Reference:
M.D. Doan,
T. Keviczky, and
B. De Schutter,
"A hierarchical MPC approach with guaranteed feasibility for
dynamically coupled linear systems," in Distributed Model
Predictive Control Made Easy (R.R. Negenborn and J.M. Maestre,
eds.), vol. 69 of Intelligent Systems, Control and Automation:
Science and Engineering, Dordrecht, The Netherlands: Springer,
ISBN 978-94-007-7005-8, pp. 393-406, 2014.
Abstract:
In this chapter we describe an iterative two-layer hierarchical
approach to MPC of large-scale linear systems subject to coupled
linear constraints. The algorithm uses constraint tightening and
applies a primal-dual iterative averaging procedure to provide
feasible solutions in every sampling step. This helps overcome typical
practical issues related to the asymptotic convergence of dual
decomposition based distributed MPC approaches.
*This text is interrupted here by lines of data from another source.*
Background: an optimization exercise with open tools, aiming at a short achievable clock period and few clock cycles. Do not read the settings as production practice. In this exercise RTL edits were held to simulation tests only and were not proved equivalent to the original. No activity file was given, so power comes from the tool's default toggle rates.

--- design/flow/design.v ---
`timescale 1ns/1ns
package cpuPkg;
    typedef enum logic [5:0] {
        OP_RTYPE = 6'h00,
        OP_J     = 6'h02,
        OP_BEQ   = 6'h04,
        OP_ADDI  = 6'h08,
        OP_LW    = 6'h23,
        OP_SW    = 6'h2b
    } opcode_e;
    typedef enum logic [5:0] {
        FN_ADD = 6'h20,
        FN_SUB = 6'h22,
        FN_AND = 6'h24,
        FN_OR  = 6'h25,
        FN_SLT = 6'h2a
    } funct_e;
    typedef enum logic [2:0] {
        ALU_ADD,
        ALU_SUB,
        ALU_AND,
        ALU_OR,
        ALU_SLT
    } aluOp_e;
    typedef struct packed {
        opcode_e                opcode;
        logic [5-1:0] rs;
        logic [5-1:0] rt;
        logic [5-1:0] rd;
        logic [4:0]             shamt;
        funct_e                 funct;
    } rType_s;
    typedef struct packed {
        opcode_e                opcode;
        logic [5-1:0] rs;
        logic [5-1:0] rt;
        logic [15:0]            imm;
    } iType_s;
    typedef union packed {
        rType_s r;
        iType_s i;
    } instrWord_u;
    typedef struct packed {
        logic [32-1:0] pcPlus4;
        instrWord_u word;
    } ifId_s;
    typedef struct packed {
        aluOp_e aluOp;
        logic   useImm;
        logic   branch;
    } exCtrl_s;
    typedef struct packed {
        logic memRead;
        logic memWrite;
    } memCtrl_s;
    typedef struct packed {
        logic regWrite;
        logic memToReg;
    } wbCtrl_s;
    typedef struct packed {
        exCtrl_s                ex;
        memCtrl_s               mem;
        wbCtrl_s                wb;
        logic [5-1:0] rs;
        logic [5-1:0] rt;
        logic [5-1:0] dest;
        logic [32-1:0]       opA;
        logic [32-1:0]       opB;
        logic [32-1:0]       imm;
        logic [32-1:0]       branchTarget;
    } idEx_s;
    typedef struct packed {
        memCtrl_s               mem;
        wbCtrl_s                wb;
        logic [32-1:0]       aluResult;
        logic [32-1:0]       storeData;
        logic [5-1:0] dest;
    } exMem_s;
    typedef struct packed {
        wbCtrl_s                wb;
        logic [32-1:0]       aluResult;
        logic [32-1:0]       loadData;
        logic [5-1:0] dest;
    } memWb_s;
    typedef struct packed {
        logic                   en;
        logic [5-1:0] idx;
        logic [32-1:0]       data;
    } regWrite_s;
    typedef struct packed {
        logic             take;
        logic [32-1:0] target;
    } redirect_s;
    typedef enum logic [1:0] {
        FWD_REG   = 2'b00,
        FWD_MEMWB = 2'b01,
        FWD_EXMEM = 2'b10
    } fwdSel_e;
    typedef struct packed {
        logic             wr;
        logic             rd;
        logic [32-1:0] addr;
        logic [32-1:0] wdata;
    } perBus_s;
endpackage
Bounds on constraint
violation and level of suboptimality are provided. The method can be
applied to large-scale MPC problems that are feasible in the first
sampling step and for which the Slater condition holds (i.e., there
exists a solution that strictly satisfies the inequality constraints).
Using this method, the controller can generate feasible solutions of
the MPC problem even when the dual solution does not reach optimality,
and closed-loop stability is also ensured using bounded suboptimality.